(The data begins)

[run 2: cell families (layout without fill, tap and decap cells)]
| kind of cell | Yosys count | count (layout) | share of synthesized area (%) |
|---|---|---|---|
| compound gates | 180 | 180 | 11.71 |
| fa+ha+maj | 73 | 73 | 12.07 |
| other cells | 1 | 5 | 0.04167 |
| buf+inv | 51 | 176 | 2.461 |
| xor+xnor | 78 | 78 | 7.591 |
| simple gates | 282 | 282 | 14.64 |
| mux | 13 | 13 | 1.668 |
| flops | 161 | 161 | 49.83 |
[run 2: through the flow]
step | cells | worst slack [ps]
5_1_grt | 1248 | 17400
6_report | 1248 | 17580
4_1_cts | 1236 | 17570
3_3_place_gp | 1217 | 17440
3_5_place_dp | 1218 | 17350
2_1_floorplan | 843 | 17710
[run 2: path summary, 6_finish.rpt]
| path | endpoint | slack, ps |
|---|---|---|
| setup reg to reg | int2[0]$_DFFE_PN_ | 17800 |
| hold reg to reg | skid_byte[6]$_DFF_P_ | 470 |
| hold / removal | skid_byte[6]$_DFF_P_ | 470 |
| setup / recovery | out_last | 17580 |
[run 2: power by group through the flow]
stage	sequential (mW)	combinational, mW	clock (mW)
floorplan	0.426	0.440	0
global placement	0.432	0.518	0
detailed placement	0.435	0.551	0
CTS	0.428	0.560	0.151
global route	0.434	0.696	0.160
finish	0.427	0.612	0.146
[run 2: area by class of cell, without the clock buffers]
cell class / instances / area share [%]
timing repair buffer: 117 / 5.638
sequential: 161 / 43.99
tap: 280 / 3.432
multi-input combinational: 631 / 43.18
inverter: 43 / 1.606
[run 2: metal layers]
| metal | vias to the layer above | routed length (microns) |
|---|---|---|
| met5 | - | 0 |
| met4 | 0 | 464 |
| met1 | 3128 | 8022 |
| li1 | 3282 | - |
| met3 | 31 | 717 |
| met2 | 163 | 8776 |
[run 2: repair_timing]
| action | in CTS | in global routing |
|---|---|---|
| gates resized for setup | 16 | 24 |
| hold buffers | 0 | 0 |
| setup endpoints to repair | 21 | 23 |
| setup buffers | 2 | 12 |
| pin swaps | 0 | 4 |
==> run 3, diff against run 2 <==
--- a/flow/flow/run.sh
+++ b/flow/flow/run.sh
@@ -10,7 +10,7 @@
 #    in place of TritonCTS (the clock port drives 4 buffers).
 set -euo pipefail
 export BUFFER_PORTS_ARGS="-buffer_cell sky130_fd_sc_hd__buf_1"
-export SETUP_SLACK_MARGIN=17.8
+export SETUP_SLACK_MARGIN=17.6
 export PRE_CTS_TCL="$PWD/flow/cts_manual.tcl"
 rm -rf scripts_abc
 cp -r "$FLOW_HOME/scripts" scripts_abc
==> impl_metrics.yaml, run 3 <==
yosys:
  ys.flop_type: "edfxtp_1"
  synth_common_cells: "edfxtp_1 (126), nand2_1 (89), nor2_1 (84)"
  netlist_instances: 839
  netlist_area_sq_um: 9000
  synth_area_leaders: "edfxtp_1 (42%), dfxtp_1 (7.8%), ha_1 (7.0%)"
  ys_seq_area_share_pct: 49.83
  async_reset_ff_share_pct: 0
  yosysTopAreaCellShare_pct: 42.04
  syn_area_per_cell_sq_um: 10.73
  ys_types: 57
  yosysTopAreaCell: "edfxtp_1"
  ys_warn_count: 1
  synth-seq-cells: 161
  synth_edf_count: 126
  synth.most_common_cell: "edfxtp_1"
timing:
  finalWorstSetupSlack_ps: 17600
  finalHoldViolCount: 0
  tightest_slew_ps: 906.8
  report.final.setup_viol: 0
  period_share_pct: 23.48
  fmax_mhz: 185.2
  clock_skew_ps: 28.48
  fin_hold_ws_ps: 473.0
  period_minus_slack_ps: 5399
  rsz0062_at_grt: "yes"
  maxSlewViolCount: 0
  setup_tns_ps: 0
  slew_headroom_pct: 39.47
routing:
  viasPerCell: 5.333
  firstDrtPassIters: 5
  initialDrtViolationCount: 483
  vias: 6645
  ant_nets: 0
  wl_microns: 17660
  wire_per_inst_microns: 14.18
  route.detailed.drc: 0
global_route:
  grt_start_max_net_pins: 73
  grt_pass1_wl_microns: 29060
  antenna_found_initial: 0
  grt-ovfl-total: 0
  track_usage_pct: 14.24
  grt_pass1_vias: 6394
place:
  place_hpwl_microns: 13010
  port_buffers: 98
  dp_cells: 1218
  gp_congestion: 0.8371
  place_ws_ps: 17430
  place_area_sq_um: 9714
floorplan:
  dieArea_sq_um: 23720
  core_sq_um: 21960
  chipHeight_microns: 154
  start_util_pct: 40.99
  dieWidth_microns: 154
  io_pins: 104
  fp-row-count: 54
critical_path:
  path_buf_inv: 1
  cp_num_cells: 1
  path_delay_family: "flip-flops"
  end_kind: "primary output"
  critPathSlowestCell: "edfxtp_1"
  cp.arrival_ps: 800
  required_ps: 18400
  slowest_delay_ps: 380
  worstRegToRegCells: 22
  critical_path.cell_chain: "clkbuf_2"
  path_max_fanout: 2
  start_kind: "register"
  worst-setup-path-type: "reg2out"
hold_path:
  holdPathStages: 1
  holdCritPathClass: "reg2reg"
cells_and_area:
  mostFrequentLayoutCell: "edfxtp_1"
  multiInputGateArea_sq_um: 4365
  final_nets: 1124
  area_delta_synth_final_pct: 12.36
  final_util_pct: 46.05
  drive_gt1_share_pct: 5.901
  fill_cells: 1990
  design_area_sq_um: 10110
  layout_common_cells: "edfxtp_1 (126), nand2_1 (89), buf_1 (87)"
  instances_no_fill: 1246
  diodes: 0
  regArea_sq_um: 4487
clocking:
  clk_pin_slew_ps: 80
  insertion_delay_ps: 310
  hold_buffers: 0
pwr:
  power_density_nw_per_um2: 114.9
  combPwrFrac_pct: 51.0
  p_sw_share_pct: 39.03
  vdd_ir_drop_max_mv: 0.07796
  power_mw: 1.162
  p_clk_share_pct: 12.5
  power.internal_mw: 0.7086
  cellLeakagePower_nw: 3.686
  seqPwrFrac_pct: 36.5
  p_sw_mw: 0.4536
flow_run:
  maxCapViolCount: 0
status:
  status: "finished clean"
What follows belongs to an exercise in optimizing a design on an open flow for small area, a short achievable clock period and few clock cycles per item; a production flow would make more cautious choices. RTL that was checked went through simulation tests only; none was proved equivalent to the original. Function not checked in run 3: the RTL went through the layout flow alone. The clock port is modelled as an ideal driver; clocking choices that lean on that would not hold on a real chip.

<file path="flow/flow/run.sh">
#!/bin/bash
# The standard layout (standard.sh, every step) with one more setup-repair
# pass at the end of clock-tree synthesis, through ORFS's POST_CTS_TCL hook
# (flow/post_cts.tcl).  make's output goes to standard.log; each ORFS step
# keeps its own log under orfs/logs.
set -euo pipefail
export POST_CTS_TCL="$PWD/flow/post_cts.tcl"
bash standard.sh > standard.log 2>&1
</file>
<file path="flow/flow/post_cts.tcl">
# Sourced by ORFS cts.tcl after its own repair, before 4_1_cts.odb is written.
# One more setup repair: aim at 6 ns of slack on the 10 ns clock, at most 700
# moves, no gate cloning; then legalize the placement again.
log_cmd repair_timing -setup -setup_margin 6 -repair_tns 100 -max_iterations 700 \
  -skip_gate_cloning -verbose
set result [catch { detailed_placement } msg]
if { $result != 0 } {
  error "Detailed placement failed after the extra repair: $msg"
}
check_placement -verbose
report_worst_slack
report_design_area
</file>
<file path="flow/standard.sh">
#!/bin/bash
# synth_recipe.tcl (not shown) runs the flow's synth.tcl, then flattens the netlist and writes it again
# the make line also repeats each setting of config.mk as NAME=value (left out here)
make -C /OpenROAD-flow-scripts/flow DESIGN_CONFIG=/design/flow/config.mk WORK_HOME=/design/flow/orfs CLKGATE_MAP_FILE= SYNTH_SCRIPT=/design/flow/synth_recipe.tcl "${@:-finish}"
</file>
<file path="flow/constraint.sdc">
create_clock -name core_clock -period 10.0 [get_ports {clk}]
set_input_delay 2.0000 -clock core_clock [delete_from_list [all_inputs] [get_ports {clk}]]
set_output_delay 2.0000 -clock core_clock [all_outputs]
set_load 0.01 [all_outputs]
</file>
<file path="flow/design.v">
module li_inv8 (
  input  wire [7:0] a,
  output wire [7:0] y
);
  function automatic [3:0] m4(input [3:0] p, input [3:0] q);
    reg [3:0] r, t; integer k;
    begin
      r = 4'd0; t = p;
      for (k = 0; k < 4; k = k + 1) begin
        if (q[k]) r = r ^ t;
        t = {t[2:0], 1'b0} ^ (t[3] ? 4'h3 : 4'h0);
      end
      m4 = r;
    end
  endfunction
  wire [3:0] ah = a[7:4];
  wire [3:0] al = a[3:0];
  wire [3:0] n  = m4(m4(ah, ah), 4'd12) ^ m4(ah, al) ^ m4(al, al);
  reg  [3:0] ni;
  always @(*) begin
    case (n)
      4'd0: ni = 4'd0;
      4'd1: ni = 4'd1;
      4'd2: ni = 4'd9;
      4'd3: ni = 4'd14;
      4'd4: ni = 4'd13;
      4'd5: ni = 4'd11;
      4'd6: ni = 4'd7;
      4'd7: ni = 4'd6;
      4'd8: ni = 4'd15;
      4'd9: ni = 4'd2;
      4'd10: ni = 4'd12;
      4'd11: ni = 4'd5;
      4'd12: ni = 4'd10;
      4'd13: ni = 4'd4;
      4'd14: ni = 4'd3;
      4'd15: ni = 4'd8;
      default: ni = 4'd0;
    endcase
  end
  assign y = {m4(ah, ni), m4(ah ^ al, ni)};
endmodule
module li_ca_step (
  input  wire [127:0] grid,
  input  wire [19:0]  tab,
  input  wire         nbhd,
  input  wire         toroidal,
  input  wire [31:0]  gu,          
  input  wire [31:0]  gd,          
  output wire [127:0] grid_next
);
  wire [9:0] ta = tab[9:0];
  wire [9:0] tb = tab[19:10];
  wire [1:0] cs [0:127];    
  wire [1:0] xs [0:127];    
  genvar r, c;
  generate
    for (r = 0; r < 4; r = r + 1) begin : g_r
      for (c = 0; c < 32; c = c + 1) begin : g_c
        wire up = (r == 0) ? gu[c] : grid[(r-1)*32 + c];
        wire dn = (r == 3) ? gd[c] : grid[(r+1)*32 + c];
        wire me = grid[r*32 + c];
        assign cs[r*32 + c] = {(up & me) | (up & dn) | (me & dn), up ^ me ^ dn};
        assign xs[r*32 + c] = nbhd ? {1'b0, me} : cs[r*32 + c];
      end
    end
    for (r = 0; r < 4; r = r + 1) begin : g_r2
      for (c = 0; c < 32; c = c + 1) begin : g_c2
        localparam integer CL = (c + 31) % 32;
        localparam integer CR = (c + 1) % 32;
        wire [1:0] a = cs[r*32 + c];
        wire [1:0] b = (c == 0)  ? (xs[r*32 + CL] & {2{toroidal}}) : xs[r*32 + CL];
        wire [1:0] d = (c == 31) ? (xs[r*32 + CR] & {2{toroidal}}) : xs[r*32 + CR];
        wire s0  = a[0] ^ b[0] ^ d[0];
        wire k1  = (a[0] & b[0]) | (a[0] & d[0]) | (b[0] & d[0]);
        wire t1  = a[1] ^ b[1] ^ d[1];
        wire k2a = (a[1] & b[1]) | (a[1] & d[1]) | (b[1] & d[1]);
        wire s1  = t1 ^ k1;
        wire k2b = t1 & k1;
        wire s2  = k2a ^ k2b;
        wire s3  = k2a & k2b;
        wire me  = grid[r*32 + c];
        wire [4:0] p;
        genvar j;
        for (j = 0; j < 5; j = j + 1) begin : g_p
          assign p[j] = me ? (s0 ? tb[2*j+1] : tb[2*j]) : (s0 ? ta[2*j+1] : ta[2*j]);
        end
        wire q = s1 ? (s2 ? p[3] : p[1]) : (s2 ? p[2] : p[0]);
        assign grid_next[r*32 + c] = s3 ? p[4] : q;
      end
    end
  endgenerate
endmodule
module li_block_engine (
  input  wire         clk,
  input  wire         rst,         
  input  wire         start,       
  input  wire         decrypt,     
  input  wire [127:0] blk_in,
  input  wire [6:0]   rounds,      
  input  wire [5:0]   ca_steps,    
  input  wire         nbhd,        
  input  wire         toroidal,
  input  wire [31:0]  rule_base,
  output wire [6:0]   rk_idx,
  input  wire [127:0] rk,
  output wire         ready,
  output wire         done,
  output wire [127:0] blk_out
);
  function automatic [7:0] phi(input [7:0] x);
    begin
      phi[0] = x[0] ^ x[2];
      phi[1] = x[1] ^ x[2] ^ x[5] ^ x[6] ^ x[7];
      phi[2] = x[3];
      phi[3] = x[1] ^ x[3] ^ x[6] ^ x[7];
      phi[4] = x[1] ^ x[5] ^ x[7];
      phi[5] = x[2] ^ x[3];
      phi[6] = x[1] ^ x[4] ^ x[6] ^ x[7];
      phi[7] = x[5] ^ x[7];
    end
  endfunction
  function automatic [7:0] phiinv(input [7:0] x);
    begin
      phiinv[0] = x[0] ^ x[2] ^ x[5];
      phiinv[1] = x[4] ^ x[7];
      phiinv[2] = x[2] ^ x[5];
      phiinv[3] = x[2];
      phiinv[4] = x[2] ^ x[3] ^ x[6];
      phiinv[5] = x[1] ^ x[3] ^ x[5];
      phiinv[6] = x[1] ^ x[2] ^ x[4] ^ x[5];
      phiinv[7] = x[1] ^ x[3] ^ x[5] ^ x[7];
    end
  endfunction
  function automatic [7:0] aff(input [7:0] x);
    begin
      aff[0] = ~(x[0] ^ x[4] ^ x[5] ^ x[6] ^ x[7]);
      aff[1] = ~(x[0] ^ x[1] ^ x[5] ^ x[6] ^ x[7]);
      aff[2] = x[0] ^ x[1] ^ x[2] ^ x[6] ^ x[7];
      aff[3] = x[0] ^ x[1] ^ x[2] ^ x[3] ^ x[7];
      aff[4] = x[0] ^ x[1] ^ x[2] ^ x[3] ^ x[4];
      aff[5] = ~(x[1] ^ x[2] ^ x[3] ^ x[4] ^ x[5]);
      aff[6] = ~(x[2] ^ x[3] ^ x[4] ^ x[5] ^ x[6]);
      aff[7] = x[3] ^ x[4] ^ x[5] ^ x[6] ^ x[7];
    end
  endfunction
  function automatic [7:0] affinv(input [7:0] x);
    begin
      affinv[0] = ~(x[2] ^ x[5] ^ x[7]);
      affinv[1] = x[0] ^ x[3] ^ x[6];
      affinv[2] = ~(x[1] ^ x[4] ^ x[7]);
      affinv[3] = x[0] ^ x[2] ^ x[5];
      affinv[4] = x[1] ^ x[3] ^ x[6];
      affinv[5] = x[2] ^ x[4] ^ x[7];
      affinv[6] = x[0] ^ x[3] ^ x[5];
      affinv[7] = x[1] ^ x[4] ^ x[6];
    end
  endfunction
  reg [127:0] ib_blk;
  reg         ib_dec;
  reg  [6:0]  ib_rounds;
  reg         ib_valid;
  reg         cb_dec;
  reg  [5:0]  cb_steps;
  reg         cb_nbhd;
  reg         cb_tor;
  reg  [31:0] cb_rule;
  reg  [6:0]  cj_left;    
  reg  [6:0]  rk_idx_q;   
  reg [127:0] grid;       
  reg  [31:0] gu;         
  reg  [31:0] gd;         
  reg [127:0] rkc;        
  reg  [19:0] tab;        
  reg         rn_nbhd;
  reg         rn_tor;
  reg         ce_busy;    
  reg  [5:0]  ce_cnt;     
  reg         ce_last;    
  reg [127:0] kq;         
  reg         kfull;
  reg [127:0] st;         
  reg         ae_busy;    
  reg         ae_dec;
  reg         ae_phb;     
  reg  [6:0]  ae_left;    
  reg         ae_first;   
  reg         ae_lastb;   
  reg         done_q;
  wire ib_take = ~ae_busy & ib_valid;                   
  assign ready   = (cj_left == 7'd0) & (~ib_valid | ib_take);
  assign rk_idx  = rk_idx_q;
  assign done    = done_q;
  assign blk_out = st;
  wire acc = ready & start;
  wire [127:0] seed;      
  wire [127:0] step_o;
  genvar k;
  generate
    for (k = 0; k < 128; k = k + 1) begin : g_seed
      assign seed[k] = rk[127 - k];
    end
  endgenerate
  li_ca_step u_ca (
    .grid      (grid),
    .tab       (tab),
    .nbhd      (rn_nbhd),
    .toroidal  (rn_tor),
    .gu        (gu),
    .gd        (gd),
    .grid_next (step_o)
  );
  wire [127:0] kc = step_o ^ rkc;       
  wire [127:0] kb;                      
  generate
    for (k = 0; k < 128; k = k + 1) begin : g_kb
      assign kb[127 - k] = kc[k];
    end
  endgenerate
  wire        zero_job = (rk_idx_q == 7'd0);
  wire [31:0] rule_r   = cb_rule ^ {25'd0, rk_idx_q};
  wire [19:0] tab_r    = zero_job ? 20'd0
                       : {(cb_nbhd ? rule_r[13:4] : rule_r[17:8]), rule_r[9:0]};
  wire ae_consume = ae_busy & ae_phb & kfull;
  wire kslot      = ~kfull | ae_consume;
  wire last_step  = ce_busy & ce_last;
  wire ce_finish  = last_step & kslot;
  wire grid_free  = ~ce_busy | ce_finish;
  wire load       = (cj_left != 7'd0) & grid_free;
  always @(posedge clk) begin
    if (load) begin
      grid    <= seed;
      gu      <= seed[127:96] & {32{cb_tor}};
      gd      <= seed[31:0] & {32{cb_tor}};
      rkc     <= seed;
      tab     <= tab_r;
      rn_nbhd <= cb_nbhd;
      rn_tor  <= cb_tor;
    end else if (ce_busy & ~last_step) begin
      grid    <= step_o;
      gu      <= step_o[127:96] & {32{rn_tor}};
      gd      <= step_o[31:0] & {32{rn_tor}};
    end
  end
  always @(posedge clk) begin
    if (ce_finish)
      kq <= kb;
  end
  always @(posedge clk) begin
    if (ready) begin
      cb_dec   <= decrypt;
      cb_steps <= ca_steps;
      cb_nbhd  <= nbhd;
      cb_tor   <= toroidal;
      cb_rule  <= rule_base;
      ib_blk   <= blk_in;
      ib_dec   <= decrypt;
      ib_rounds <= rounds;
    end
  end
  always @(posedge clk) begin
    if (rst) begin
      ib_valid <= 1'b0;
      cj_left  <= 7'd0;
      rk_idx_q <= 7'd0;
      ce_busy  <= 1'b0;
      kfull    <= 1'b0;
    end else begin
      ib_valid <= acc | (ib_valid & ~ib_take);
      kfull    <= (kfull & ~ae_consume) | ce_finish;
      if (acc) begin
        cj_left  <= rounds + 7'd1;
        rk_idx_q <= decrypt ? rounds : 7'd0;
      end else if (load) begin
        cj_left <= cj_left - 7'd1;
        if (cb_dec)
          rk_idx_q <= zero_job ? 7'd0 : rk_idx_q - 7'd1;
        else
          rk_idx_q <= (cj_left == 7'd1) ? 7'd0 : rk_idx_q + 7'd1;
      end
      if (load) begin
        ce_busy <= 1'b1;
        ce_cnt  <= zero_job ? 6'd1 : cb_steps;
        ce_last <= zero_job | (cb_steps == 6'd1);
      end else begin
        if (ce_finish)
          ce_busy <= 1'b0;
        if (ce_busy & ~last_step) begin
          ce_cnt  <= ce_cnt - 6'd1;
          ce_last <= (ce_cnt == 6'd2);
        end
      end
    end
  end
  wire [127:0] inv_o;
  wire [127:0] sx;        
  wire [127:0] ib_c;      
  genvar i, c;
  generate
    for (i = 0; i < 16; i = i + 1) begin : g_inv
      li_inv8 u_inv (.a(phi(st[127 - 8*i -: 8])), .y(inv_o[127 - 8*i -: 8]));
      assign sx[127 - 8*i -: 8]   = phiinv(st[127 - 8*i -: 8]);
      assign ib_c[127 - 8*i -: 8] = phi(ib_blk[127 - 8*i -: 8]);
    end
  endgenerate
  function automatic [7:0] xt(input [7:0] a);    
    xt = {a[6:0], 1'b0} ^ (a[7] ? 8'h1b : 8'h00);
  endfunction
  function automatic [7:0] gmul(input [7:0] a, input [3:0] b);
    reg [7:0] a2, a4, a8;
    begin
      a2 = xt(a);
      a4 = xt(a2);
      a8 = xt(a4);
      gmul = (b[0] ? a : 8'h00) ^ (b[1] ? a2 : 8'h00) ^
             (b[2] ? a4 : 8'h00) ^ (b[3] ? a8 : 8'h00);
    end
  endfunction
  wire b_last = ae_lastb;
  wire b_id   = ae_dec ? b_last : ae_first;      
  wire b_mix  = ~ae_first & ~b_last;             
  wire [127:0] e_sub;     
  wire [127:0] e_shr;     
  wire [127:0] d_key = sx ^ kq;
  wire [127:0] d_pm;      
  wire [127:0] mx_i = ae_dec ? d_pm : e_shr;
  wire [127:0] mx_o;
  wire [127:0] d_lin = b_mix ? mx_o : d_key;
  wire [127:0] d_ish;
  wire [127:0] d_pre;     
  generate
    for (i = 0; i < 16; i = i + 1) begin : g_byte
      localparam integer R  = i % 4;
      localparam integer C  = i / 4;
      localparam integer FS = R + 4 * ((C + R) % 4);
      localparam integer IS = R + 4 * ((C + 4 - R) % 4);
      assign e_sub[127 - 8*i -: 8] = aff(sx[127 - 8*i -: 8]);
      assign e_shr[127 - 8*i -: 8] = e_sub[127 - 8*FS -: 8];
      assign d_ish[127 - 8*i -: 8] = d_lin[127 - 8*IS -: 8];
      assign d_pre[127 - 8*i -: 8] = affinv(d_ish[127 - 8*i -: 8]);
    end
    for (c = 0; c < 4; c = c + 1) begin : g_col
      wire [7:0] b0 = d_key[127 - 8*(4*c+0) -: 8];
      wire [7:0] b1 = d_key[127 - 8*(4*c+1) -: 8];
      wire [7:0] b2 = d_key[127 - 8*(4*c+2) -: 8];
      wire [7:0] b3 = d_key[127 - 8*(4*c+3) -: 8];
      wire [7:0] u  = xt(xt(b0 ^ b2));
      wire [7:0] v  = xt(xt(b1 ^ b3));
      assign d_pm[127 - 8*(4*c+0) -: 8] = b0 ^ u;
      assign d_pm[127 - 8*(4*c+1) -: 8] = b1 ^ v;
      assign d_pm[127 - 8*(4*c+2) -: 8] = b2 ^ u;
      assign d_pm[127 - 8*(4*c+3) -: 8] = b3 ^ v;
      wire [7:0] a0 = mx_i[127 - 8*(4*c+0) -: 8];
      wire [7:0] a1 = mx_i[127 - 8*(4*c+1) -: 8];
      wire [7:0] a2 = mx_i[127 - 8*(4*c+2) -: 8];
      wire [7:0] a3 = mx_i[127 - 8*(4*c+3) -: 8];
      assign mx_o[127 - 8*(4*c+0) -: 8] = gmul(a0, 4'd2) ^ gmul(a1, 4'd3) ^ a2 ^ a3;
      assign mx_o[127 - 8*(4*c+1) -: 8] = a0 ^ gmul(a1, 4'd2) ^ gmul(a2, 4'd3) ^ a3;
      assign mx_o[127 - 8*(4*c+2) -: 8] = a0 ^ a1 ^ gmul(a2, 4'd2) ^ gmul(a3, 4'd3);
      assign mx_o[127 - 8*(4*c+3) -: 8] = gmul(a0, 4'd3) ^ a1 ^ a2 ^ gmul(a3, 4'd2);
    end
  endgenerate
  wire [127:0] e_out = (b_mix ? mx_o : e_shr) ^ kq;
  wire [127:0] b_std = b_id ? d_key : (ae_dec ? d_pre : e_out);
  always @(posedge clk) begin
    if (~ae_busy)
      st <= ib_c;
    else if (~ae_phb)
      st <= inv_o;
    else if (kfull)
      st <= b_std;
  end
  always @(posedge clk) begin
    if (~ae_busy)
      ae_dec <= ib_dec;
  end
  always @(posedge clk) begin
    if (rst) begin
      ae_busy <= 1'b0;
      done_q  <= 1'b0;
    end else begin
      done_q <= 1'b0;
      if (~ae_busy) begin
        if (ib_valid) begin
          ae_busy  <= 1'b1;
          ae_phb   <= 1'b1;
          ae_left  <= ib_rounds + 7'd1;
          ae_first <= 1'b1;
          ae_lastb <= 1'b0;
        end
      end else if (~ae_phb) begin
        ae_phb <= 1'b1;
      end else if (kfull) begin
        ae_left  <= ae_left - 7'd1;
        ae_first <= 1'b0;
        ae_lastb <= (ae_left == 7'd2);
        if (ae_lastb) begin
          ae_busy <= 1'b0;
          done_q  <= 1'b1;
        end else begin
          ae_phb <= 1'b0;
        end
      end
    end
  end
endmodule
</file>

(The data ends)

**Prompt**: Find the word "combinational" in the entries above, then copy each line that holds it.

**Completed exercise**:
stage	sequential (mW)	combinational, mW	clock (mW)
multi-input combinational: 631 / 43.18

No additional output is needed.